==> src/hdl/afc_ctrl.sv <==
// Added by the designer: the register offsets and register access over APB.
`timescale 1ns/1ps
`include "afc_cfg.svh"
// Operation
// - Reset buffer before any write
// - Strobes high around reset release
// - Strobes high throughout replay pulse
// - Replay only within depth, single mode (code refuses replay in cascade mode only; depth is not checked)
module afc_ctrl
  import afc_pkg::*;
(
  input  wire logic            clk,        // 20 MHz clock
  input  wire logic            reset,      // Synchronous reset, high
  input  wire afc_pkg::afc_apb_req_s apb_req, // APB request
  output afc_pkg::afc_apb_rsp_s      apb_rsp, // APB response
  output afc_pkg::afc_pins_s         pins,    // Strobes to buffer
  input  wire afc_pkg::afc_flags_s   flags_pin, // Raw flag pins
  output logic [8:0]          data_in_bus, // Write data to buffer
  input  wire logic [8:0]     data_out_bus_i, // Buffer data pins in
  output logic [8:0]          data_out_bus_o, // Threshold drive out
  output logic                data_out_bus_oe // High while driving
);
  import afc_pkg::*;

  typedef enum logic [2:0]
  {
    AFC_IDLE  = 3'b000,
    AFC_SETUP = 3'b001,
    AFC_LOW   = 3'b010,
    AFC_HIGH  = 3'b011,
    AFC_RECOV = 3'b100,
    AFC_SETTL = 3'b101
  } afc_state_e;

  // ------------------------------------------------------------
  // Pin synchronisers
  // ------------------------------------------------------------
  logic [11:0] sync_q;
  afc_sync #(.W(12)) u_sync
  (
    .clk   (clk),
    .reset (reset),
    .d     ({flags_pin.empty_indicator_n,
             ~flags_pin.full_indicator_n,
             ~flags_pin.cascade_out_or_half_level,
             data_out_bus_i}),
    .q     (sync_q)
  );
  // Full and half travel inverted so a cleared synchroniser reads idle
  wire       empty_n = sync_q[11];
  wire       full_n  = ~sync_q[10];
  wire       half_n  = ~sync_q[9];
  wire [8:0] rd_pin  = sync_q[8:0];

  // ------------------------------------------------------------
  // Registers
  // ------------------------------------------------------------
  afc_state_e     state_r, state_nxt;
  afc_cmd_e       cmd_r;
  logic [`AFC_CNT_W-1:0] cnt_r;
  logic           mode_r, lead_r, was_reset_r, refuse_r, rval_r;
  logic [8:0]     wdata_r, rdata_r, thresh_r;

  wire acc   = apb_req.psel && apb_req.penable;
  wire wr_en = acc && apb_req.pwrite;
  wire [11:0] a = apb_req.paddr;
  wire sel_ctrl = (a == `AFC_OFF_CTRL);
  wire sel_wd   = (a == `AFC_OFF_WDATA);
  wire sel_rd   = (a == `AFC_OFF_RDATA);
  wire sel_st   = (a == `AFC_OFF_STATUS);
  wire sel_th   = (a == `AFC_OFF_THRESH);
  wire mapped   = sel_ctrl | sel_wd | sel_rd | sel_st | sel_th;
  wire busy     = (state_r != AFC_IDLE);
  wire [2:0] cmd_in = apb_req.pwdata[`AFC_CMD_LSB +: `AFC_CMD_W];
  wire kick     = wr_en && sel_ctrl && !busy &&
                  (cmd_in != AFC_CMD_NONE);
  // Host-side guards keep the buffer's own blocks from mattering
  wire is_write = (afc_cmd_e'(cmd_in) == AFC_CMD_WRITE);
  wire is_read  = (afc_cmd_e'(cmd_in) == AFC_CMD_READ);
  wire is_rpl   = (afc_cmd_e'(cmd_in) == AFC_CMD_REPLAY);
  wire rst_in   = (afc_cmd_e'(cmd_in) == AFC_CMD_RESET) ||
                  (afc_cmd_e'(cmd_in) == AFC_CMD_RST_WL) ||
                  (afc_cmd_e'(cmd_in) == AFC_CMD_RST_RL);
  // Mode written with the command decides, not the one before it
  wire mode_in  = apb_req.pwdata[`AFC_CTRL_MODE_BIT];
  wire refuse   = kick && ((is_write && (!full_n || !was_reset_r))
                  || (is_read && !empty_n)
                  || (is_rpl && !mode_in));
  wire start    = kick && !refuse;
  wire is_rst   = (cmd_r == AFC_CMD_RESET) ||
                  (cmd_r == AFC_CMD_RST_WL) || (cmd_r == AFC_CMD_RST_RL);
  wire cnt_done = (cnt_r == '0);

  wire [31:0] status = {26'h0000000, refuse_r, rval_r, ~half_n,
                        ~full_n, ~empty_n, busy};
  wire [31:0] rd_mux = sel_ctrl ? {26'h0000000, lead_r, mode_r, 4'h0} :
                       sel_wd   ? {23'h000000, wdata_r} :
                       sel_rd   ? {23'h000000, rdata_r} :
                       sel_th   ? {23'h000000, thresh_r} :
                       sel_st   ? status : 32'h00000000;

  assign apb_rsp = '{pready: 1'b1, prdata: rd_mux,
                     pslverr: acc && !mapped};

  // ------------------------------------------------------------
  // Sequencer
  // ------------------------------------------------------------
  logic [`AFC_CNT_W-1:0] cnt_nxt;
  always_comb
  begin
    state_nxt = state_r;
    cnt_nxt   = cnt_r;
    if (!cnt_done)
      cnt_nxt = cnt_r - 1'b1;
    case (state_r)
      AFC_IDLE:
        if (start)
        begin
          state_nxt = AFC_SETUP;
          cnt_nxt   = `AFC_CNT_W'(`AFC_RSS_CYC);
        end
      AFC_SETUP:
        if (cnt_done)
        begin
          state_nxt = AFC_LOW;
          cnt_nxt   = `AFC_CNT_W'(`AFC_PULSE_CYC);
        end
      AFC_LOW:
        if (cnt_done)
        begin
          state_nxt = AFC_HIGH;
          cnt_nxt   = `AFC_CNT_W'(`AFC_PULSE_CYC);
        end
      AFC_HIGH:
        if (cnt_done)
        begin
          state_nxt = is_rst ? AFC_RECOV : AFC_SETTL;
          cnt_nxt   = is_rst ? `AFC_CNT_W'(`AFC_RSR_CYC)
                             : `AFC_CNT_W'(`AFC_REL_CYC + 2);
        end
      AFC_RECOV:
        if (cnt_done)
        begin
          state_nxt = AFC_SETTL;
          cnt_nxt   = `AFC_CNT_W'(`AFC_RSC_CYC);
        end
      AFC_SETTL:
        if (cnt_done)
          state_nxt = AFC_IDLE;
      default:
        state_nxt = AFC_IDLE;
    endcase
  end

  // Pin levels per phase; reset low spans SETUP..HIGH
  wire in_rst   = is_rst && (state_r == AFC_SETUP ||
                  state_r == AFC_LOW || state_r == AFC_HIGH);
  wire strobe   = (state_r == AFC_LOW);
  wire w_low    = strobe && ((cmd_r == AFC_CMD_WRITE) ||
                  (cmd_r == AFC_CMD_RST_WL));
  wire r_low    = strobe && ((cmd_r == AFC_CMD_READ) ||
                  (cmd_r == AFC_CMD_RST_RL));
  // Strobes stay high during replay; only the shared pin pulses
  wire rpl_low  = strobe && (cmd_r == AFC_CMD_REPLAY);

  always_ff @(posedge clk)
  begin
    if (reset)
    begin
      state_r <= AFC_IDLE;
      cnt_r   <= '0;
    end
    else
    begin
      state_r <= state_nxt;
      cnt_r   <= cnt_nxt;
    end
  end

  always_ff @(posedge clk)
  begin
    if (reset)
    begin
      cmd_r       <= AFC_CMD_NONE;
      mode_r      <= 1'b1;
      lead_r      <= 1'b0;
      was_reset_r <= 1'b0;
      wdata_r     <= '0;
      thresh_r    <= `AFC_THRESH_RST;
      refuse_r    <= 1'b0;
    end
    else
    begin
      if (start)
        cmd_r <= afc_cmd_e'(cmd_in);
      if (wr_en && sel_ctrl && !busy)
      begin
        mode_r <= mode_in;
        lead_r <= apb_req.pwdata[`AFC_CTRL_LEAD_BIT];
      end
      if (wr_en && sel_wd && !busy)
        wdata_r <= apb_req.pwdata[8:0];
      if (wr_en && sel_th && !busy)
        thresh_r <= apb_req.pwdata[8:0];
      if (kick)
        refuse_r <= refuse;
      if (state_r == AFC_RECOV)
        was_reset_r <= 1'b1;
    end
  end

  // Read data is taken after the synchroniser has settled
  always_ff @(posedge clk)
  begin
    if (reset)
    begin
      rdata_r <= '0;
      rval_r  <= 1'b0;
    end
    else
    begin
      if (start && is_read)
        rval_r <= 1'b0;
      if (r_low && cnt_done && (cmd_r == AFC_CMD_READ))
      begin
        rdata_r <= rd_pin;
        rval_r  <= 1'b1;
      end
    end
  end

  // ------------------------------------------------------------
  // Pin drive
  // ------------------------------------------------------------
  always_ff @(posedge clk)
  begin
    if (reset)
    begin
      pins            <= '{1'b1, 1'b1, 1'b1, 1'b1, 1'b0};
      data_in_bus     <= '0;
      data_out_bus_o  <= '0;
      data_out_bus_oe <= 1'b0;
    end
    else
    begin
      pins.write_strobe_n <= !(state_nxt == AFC_LOW &&
        ((cmd_r == AFC_CMD_WRITE) || (cmd_r == AFC_CMD_RST_WL)));
      pins.read_strobe_n  <= !(state_nxt == AFC_LOW &&
        ((cmd_r == AFC_CMD_READ) || (cmd_r == AFC_CMD_RST_RL)));
      // In idle the command register is stale, so decode the kick itself
      pins.reset_n        <= !((state_nxt == AFC_SETUP ||
        state_nxt == AFC_LOW || state_nxt == AFC_HIGH) &&
        (state_r == AFC_IDLE ? rst_in : is_rst));
      pins.first_load_or_replay <= mode_r ?
        !(state_nxt == AFC_LOW && cmd_r == AFC_CMD_REPLAY)
        : !lead_r;
      pins.cascade_in     <= !mode_r;
      data_in_bus         <= wdata_r;
      // Threshold load through data pins while read pulses in reset
      data_out_bus_oe     <= is_rst && (cmd_r == AFC_CMD_RST_RL) &&
                             (state_r == AFC_LOW || state_r == AFC_HIGH);
      data_out_bus_o      <= thresh_r;
    end
  end
endmodule // afc_ctrl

▸ **WHAT THIS TASK INVOLVES**
Say how many lines of the data above include the word "busy", and add nothing further.

▸ **SOLUTION**
6